Anything but I'm sorry is usually good. The first person I told said I'm sorry like I told them she was dying. It broke me and made me feel worse than I already did.
Just be optimistic and talk to them how you normally do. Let them know autism is not the end of the world for them or their child. Be an ear and shoulder if they want to talk. Help them research the next steps (therapies, early intervention services, etc). Just be a friend and let them know you're there. Honestly, that and this group is what helped me.
Definitely early intervention or look into patient therapy, speaks therapy and possibly aba. Also check with insurance provider as they may have a program that can blink you to a child psychiatrist to help arrange services as well.
Thank you all for the warm welcome and helpful responses. Greatly appreciated!
Personally, I hate the line about how there are things you can't say to a person with . . . (insert some condition). People mean well but a lot of us are ignorant on a lot of subjects if it doesn't affect our lives. A diagnosis isn't a crystal ball into the future and with some early intervention varying amounts of progress can be made.

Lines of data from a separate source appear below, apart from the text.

What follows belongs to an exercise in optimizing a design on an open flow for small area and a short achievable clock period; a production flow would make more cautious choices. Only simulation tests tie the RTL to the original design; equivalence was not proved.

## flow/design.v (module list and top-level ports; edited modules follow where they fit)
// module bfp_product_array: 493 lines
// module bfp_adder_tree: 228 lines
// module fp_normalize: 241 lines
// module bfp_dot_product: 59 lines
module bfp_dot_product (
    input  logic                    i_clk,
    input  logic                    i_reset_n,
    input  logic                    i_valid,
    input  logic [(8 + 16 * (3 + 1))-1:0] i_act,
    input  logic [(8 + 16 * (3 + 1))-1:0] i_weight,
    output logic                    o_valid,
    output logic [(1 + 8 + 23)-1:0]        o_result
);
  // ...
==> flow/flow/run.sh <==
#!/bin/bash
# Own layout flow: the standard ORFS flow, with these changes in how the layout is made:
#  - the port buffers are sky130_fd_sc_hd__buf_1 cells (buffer_ports picks a delay cell otherwise);
#  - synthesis skips the generic ABC pass inside Yosys's synth (SYNTH_ARGS=-noabc), so the
#    full adders are extracted from the design's own gates (fewer inverters); the script
#    is still synth_recipe.tcl, so registers keep their names and cell types;
#  - timing repair aims for extra setup slack (SETUP_SLACK_MARGIN), only on the worst endpoints.
# The clock period and constraints are the standard flow's, unchanged.
set -euo pipefail
export BUFFER_PORTS_ARGS="-buffer_cell sky130_fd_sc_hd__buf_1"
export SYNTH_ARGS="-noabc"
export SETUP_SLACK_MARGIN=${MARGIN:-7.2}
export TNS_END_PERCENT=${TNS:-5}
bash standard.sh > standard.log 2>&1
==> flow/standard.sh <==
#!/bin/bash
# synth_recipe.tcl (not shown) runs the flow's synth.tcl, then flattens the netlist and writes it again
# the make line also repeats each setting of config.mk as NAME=value (left out here)
make -C /OpenROAD-flow-scripts/flow DESIGN_CONFIG=/design/flow/config.mk WORK_HOME=/design/flow/orfs CLKGATE_MAP_FILE= SYNTH_SCRIPT=/design/flow/synth_recipe.tcl "${@:-finish}"
==> flow/config.mk <==
export PLATFORM = sky130hd
export DESIGN_NAME = bfp_dot_product
export DESIGN_NICKNAME = bfp_dot_product
export VERILOG_FILES = /design/flow/design.v
export SDC_FILE = /design/flow/constraint.sdc
export NUM_CORES = 4
export LEC_CHECK = 0
export CAP_MARGIN = 20
export CORE_MARGIN = 2
export CORE_UTILIZATION = 40
export SLEW_MARGIN = 20
==> flow/constraint.sdc <==
create_clock -name core_clock -period 10.5 [get_ports {i_clk}]
set_input_delay 2.1000 -clock core_clock [delete_from_list [all_inputs] [get_ports {i_clk}]]
set_output_delay 2.1000 -clock core_clock [all_outputs]
set_load 0.01 [all_outputs]
==> notes.md, run 1 <==
* Starting DRT DRC Count at 570
* CP max stage delay at 0.50 ns
* Most frequent cell on the critical path: fa_1
* Final Max Tran Viols at 0
* Seq/Total Area, Yosys at 26.2%
* M1 WL at 11800 um
* Clock buf/inv share at 3.73%
* Synth-to-layout area growth at 27.6%
* Port Buffers at approximately 170
* CP delay by family, top: adder cells
* Final setup fails at 0
* Final Hold Viols at 0
* Clock-pin transition on the worst setup and hold timing paths at 0.06 ns
* Core Util, Final at 52.0%
* Reg2reg setup slack at between 6 and 7 ns
* Status: complete, no violations
* Setup crit end: bfp_product_array_inst.o_r[2]
* EDFF count, synth at 0
* Final hold slack at 0.352 ns
* Final WL at 28800 um
* # diodes at 0
* Worst Min Path Start: v2
* Share of post-route cells with drive strength above 1 at 19.2%
* Top flop regs: bfp_product_array_inst.o_r: 89 flops, s3_res: 20 flops, bfp_product_array_inst.o_exp: 16 flops
* Multi-input logic area at 0.00910 mm2
* Fmax at around 280 MHz
* Area of the die at 0.0307 mm2
* TAP cells at approximately 380
* Via count at 8634
* CTS tree: yes
* Comb_multi_in at 864
* Max_slew headroom at 47.1%
* Final Instance Area at 0.0150 mm2
* Die Ht at between 150 and 200 um
* Clk_skew at 0.0110 ns
* Dominant kind of cell: multi-input gates
* Commonest non-fill, non-tap cell in the layout: nand2_1
* Met2 wire len at 15300 um
==> run 2, diff against run 1 <==
--- a/flow/flow/run.sh
+++ b/flow/flow/run.sh
@@ -9,6 +9,6 @@
 set -euo pipefail
 export BUFFER_PORTS_ARGS="-buffer_cell sky130_fd_sc_hd__buf_1"
 export SYNTH_ARGS="-noabc"
-export SETUP_SLACK_MARGIN=${MARGIN:-7.2}
+export SETUP_SLACK_MARGIN=7.05
 export TNS_END_PERCENT=${TNS:-5}
 bash standard.sh > standard.log 2>&1
==> run 2 against run 1 <==
Effect of this change:
- critical path depth unchanged
- global-route usage decreased by 0.28 points
- core utilization up 0.47 points
- highest routed layer unchanged
==> notes.md, run 2 <==
* Clock latency (worst-skew pair) at 0.43 ns (was 0.44 ns)
* Final GP Congestion at 0.875 (unchanged)
* Clock-pin transition on the worst setup and hold timing paths at 0.06 ns (about the same)
* Share of post-route cells with drive strength above 1 at 20.1% (was 19.2%)
* Tightest Hold Check Type: reg -> reg (unchanged)
* Initial Utilization at 40.8% (unchanged)
* Worst setup margin at 6.91 ns (was 6.94 ns)
* Setup CP Type: in -> reg (unchanged)
* RSZ-0062 raised after global routing: true (unchanged)
* Avg Cell Area, Syn at 10.5 um2 (unchanged)
* Met1 usage at 23.4% (was 23.7%)
* Clk_skew at 0.0132 ns (was 0.0110 ns)
* Crit-path max FO at 9 (unchanged)
* Clock Sinks at 153 (unchanged)
* Number of global-route vias before repair at 8943 (was 9073)
* Cells after synthesis at 1119 (unchanged)
* Via count at 8603 (was 8634)
* Busiest grt layer: met2 (unchanged)
* H-Tree Level Count at 4 (unchanged)
* Synth-to-layout area growth at 28.8% (was 27.6%)
* First-pass GRT wire length at 45500 um (was 46200 um)
* Hpwl dp at 23200 um (unchanged)
* WL/cell at 16.7 um (was 16.4 um)
* Core Util, Final at 52.5% (was 52.0%)
* Worst-path cell chain: buf_1 > xor2_4 > buf_12 > xnor2_1 > fa_1 > fa_1 (was clkbuf_2 > xor2_4 > buf_12 > xnor2_1 > fa_1 > fa_1)
* Sequential Area at 0.00310 mm2 (about the same)
* Hold Path Depth at 0 (unchanged)
* Pin count of the biggest net entering global routing at 22 (unchanged)
* Area leader, netlist: fa_1 (unchanged)
* Router iterations before antenna repair at 6 (unchanged)
* CP max stage delay at 0.50 ns (about the same)
* # diodes at 0 (unchanged)
* Final Hold Viols at 0 (unchanged)
* CTS tree: yes (unchanged)
* GR Util met2 at 34.8% (was 35.9%)
* Top reg by flops: bfp_product_array_inst.o_r (unchanged)
* Count of different cell masters after synthesis at 83 (unchanged)
* Most frequent cells in the layout: nand2_1 (168), buf_1 (154), fa_1 (152) (was nand2_1 (168), buf_1 (160), fa_1 (156))
* CP Depth at 6 (unchanged)
* Core box area at 0.0288 mm2 (unchanged)
* Commonest non-fill, non-tap cell in the layout: nand2_1 (unchanged)
* Residual DRC count at 0 (unchanged)
* Synth Warn # at 4 (unchanged)
* CP Launch Type: primary input (unchanged)
* Worst path slowest cell: fa_1 (unchanged)
* Root Driver: clkbuf_16 (unchanged)
* Worst slew pin tran at 0.832 ns (was 0.792 ns)
* Synthesized area at 0.0117 mm2 (unchanged)
* CP delay by family, top: adder cells (unchanged)
* Final Max Tran Viols at 0 (unchanged)
* Synth cell count leaders: fa_1 (174), nand2_1 (169), xnor2_1 (162), dfxtp_1 (150), inv_1 (78) (unchanged)
* Max_slew headroom at 44.5% (was 47.1%)
* Final ANT Viol Nets at 0 (unchanged)
* Nets at 1709 (was 1712)
* Setup TNS at 0 ns (unchanged)
* I/O pin cnt at 180 (unchanged)
* Met3 GRT Util at 3.03% (was 2.86%)
* Ys async rst share at 1.96% (unchanged)
* Max-cap violation count at 0 (unchanged)
* CP bufs+invs at 2 (unchanged)
* Cell row count at 62 (unchanged)
* Post-DR vias/cell at 4.92 (was 4.93)
* Final period utilization at 34.1% (was 33.9%)
* Most frequent cell on the critical path: fa_1 (unchanged)
* Grt ovf at 0 (unchanged)
* Placed cell area at 0.0130 mm2 (unchanged)
* Seq cells post-synth at 153 (unchanged)
* Worst setup EP type: register (unchanged)
* Starting DRT DRC Count at 643 (was 570)
* Status: complete, no violations (unchanged)
* Final Instance Area at 0.0151 mm2 (was 0.0150 mm2)
* Die width at 175 um (unchanged)
* Dominant synthesized flop cell: dfxtp_1 (unchanged)
* # fillers at 2477 (was 2527)
* Fmax at 279 MHz (was 281 MHz)
* Num CTS Buffers at 17 (unchanged)
* Multi-input logic area at 0.00923 mm2 (was 0.00910 mm2)
* Top cell type's share of synthesized area at 29.7% (unchanged)
* Final setup fails at 0 (unchanged)
* Largest cells by area after synthesis: fa_1 (30%), dfxtp_1 (26%), xnor2_1 (12%) (unchanged)
* Max FFs per register at 89 (unchanged)
* Final hold slack at 0.352 ns (about the same)
* Port Buffers at 165 (unchanged)
* Seq/Total Area, Yosys at 26.2% (unchanged)
* Min Tclk post-route at 3.59 ns (was 3.56 ns)
* Dpl ws at 6.25 ns (unchanged)
* Depth of the most critical reg-to-reg path at 7 (unchanged)
* Clock Path Buffers at 2 (unchanged)
* Die Ht at 175 um (unchanged)
* CP required at 10.80 ns (about the same)
* EDFF count, synth at 0 (unchanged)
* Top flop regs: bfp_product_array_inst.o_r: 89 flops, s3_res: 20 flops, bfp_product_array_inst.o_exp: 16 flops (unchanged)
* Critical Path AT at 3.88 ns (was 3.87 ns)
* GR Util All Layers at 19.2% (was 19.5%)
* Count leader, synth: fa_1 (unchanged)
* Area of the die at 0.0307 mm2 (unchanged)
* Final WL at 29200 um (was 28800 um)
* Initial antenna violation count at 0 (unchanged)
Context: an optimization exercise on an open-source flow, tuned for small area and a short achievable clock period. The choices shown serve that exercise and are no tape-out recipe.
Function was checked by simulation only, so behaviour that the tests miss may differ from the original.

==> module fma_normalize, before the edit <==
module fma_normalize (
    input  logic        clk,
    input  logic        rst_n,
    input  logic        in_valid,
    input  logic [75:0] mag,
    input  logic [9:0]  lim_hi,
    input  logic [7:0]  lim_lo,
    input  logic        sign,
    input  logic        is_sub,
    input  logic [fma_pkg::SIDE_W-1:0] side_in,
    output logic        out_valid,
    output logic [24:0] frac_q,
    output logic        subnormal_q,
    output logic        sticky_q,
    output logic        zero_q,
    output logic [7:0]  vexp_q,
    output logic        huge_q,
    output logic        e254_q,
    output logic        sign_q,
    output logic        is_sub_q,
    output logic [7:0]  side_q
);
    logic [127:0] lzin;
    logic [6:0]   lz;
    always_comb begin
        lzin = '0;
        for (int i = 0; i < 76; i++) lzin[i + 52] = mag[i] | (lim_hi[i >> 3] & lim_lo[i & 7]);
        lzin[51] = 1'b1;
    end
    logic [63:0]  v1;  logic [0:0] c1 [64];
    logic [31:0]  v2;  logic [1:0] c2 [32];
    logic [15:0]  v3;  logic [2:0] c3 [16];
    logic [7:0]   v4;  logic [3:0] c4 [8];
    logic [3:0]   v5;  logic [4:0] c5 [4];
    logic [1:0]   v6;  logic [5:0] c6 [2];
    always_comb begin
        for (int i = 0; i < 64; i++) begin
            v1[i] = lzin[2*i+1] | lzin[2*i];
            c1[i] = !lzin[2*i+1];
        end
        for (int i = 0; i < 32; i++) begin
            v2[i] = v1[2*i+1] | v1[2*i];
            c2[i] = v1[2*i+1] ? {1'b0, c1[2*i+1]} : {1'b1, c1[2*i]};
        end
        for (int i = 0; i < 16; i++) begin
            v3[i] = v2[2*i+1] | v2[2*i];
            c3[i] = v2[2*i+1] ? {1'b0, c2[2*i+1]} : {1'b1, c2[2*i]};
        end
        for (int i = 0; i < 8; i++) begin
            v4[i] = v3[2*i+1] | v3[2*i];
            c4[i] = v3[2*i+1] ? {1'b0, c3[2*i+1]} : {1'b1, c3[2*i]};
        end
        for (int i = 0; i < 4; i++) begin
            v5[i] = v4[2*i+1] | v4[2*i];
            c5[i] = v4[2*i+1] ? {1'b0, c4[2*i+1]} : {1'b1, c4[2*i]};
        end
        for (int i = 0; i < 2; i++) begin
            v6[i] = v5[2*i+1] | v5[2*i];
            c6[i] = v5[2*i+1] ? {1'b0, c5[2*i+1]} : {1'b1, c5[2*i]};
        end
        lz = v6[1] ? {1'b0, c6[1]} : {1'b1, c6[0]};
    end
    logic sticky, zero;
    always_comb begin
        sticky = 1'b0;
        for (int i = 0; i < 50; i++) sticky = sticky | (mag[i] & (lz < 7'(50 - i)));
        zero = mag == 76'h0;
    end
    logic [75:0]        nrm;
    logic [9:0]         e_anchor;
    logic signed [10:0] vexp;
    logic [75:0] ns [8];
    always_comb begin
        ns[0] = mag;
        for (int k = 0; k < 7; k++) begin
            ns[k+1] = lz[6-k] ? (ns[k] << (64 >> k)) : ns[k];
        end
        nrm = ns[7];
    end
    assign e_anchor = side_in[17:8];
    assign vexp     = 11'(e_anchor) - 11'(lz);
    logic signed [10:0] lz_huge, lz_254;
    logic               huge, e254;
    assign lz_huge = 11'(e_anchor) - 11'sd255;    
    assign lz_254  = 11'(e_anchor) - 11'sd254;    
    assign huge    = !lz_huge[10] && (lz_huge[9:7] != 3'b000 || lz_huge[6:0] >= lz);
    assign e254    = !lz_254[10] && lz_254[9:7] == 3'b000 && lz_254[6:0] == lz;
    logic valid_q;
    always_ff @(posedge clk or negedge rst_n) begin
        if (!rst_n) valid_q <= 1'b0;
        else        valid_q <= in_valid;
    end
    assign out_valid = valid_q;
    always_ff @(posedge clk) begin
        frac_q      <= nrm[74:50];
        subnormal_q <= !nrm[75];
        sticky_q    <= sticky;
        zero_q      <= zero;
        vexp_q      <= vexp[7:0];
        huge_q      <= huge;
        e254_q      <= e254;
        sign_q      <= sign;
        is_sub_q    <= is_sub;
        side_q      <= side_in[7:0];
    end
endmodule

ASD is a spectrum so wide that geniuses and people with limited mental abilities are on it. My daughter is somewhere in the middle but closer to the lower end of the scale. When she was little, a low point was the poop smearing and failure with the potty training. Now she's still behind her peers but she surprised me with her ability to read and spell, for example. She still can't add single digit numbers consistently. Yesterday she blurted out something about the Turkish flag. I asked her what it looks like and she correctly described it as an elementary school kid in a special ed class. The point is they have strengths and weaknesses.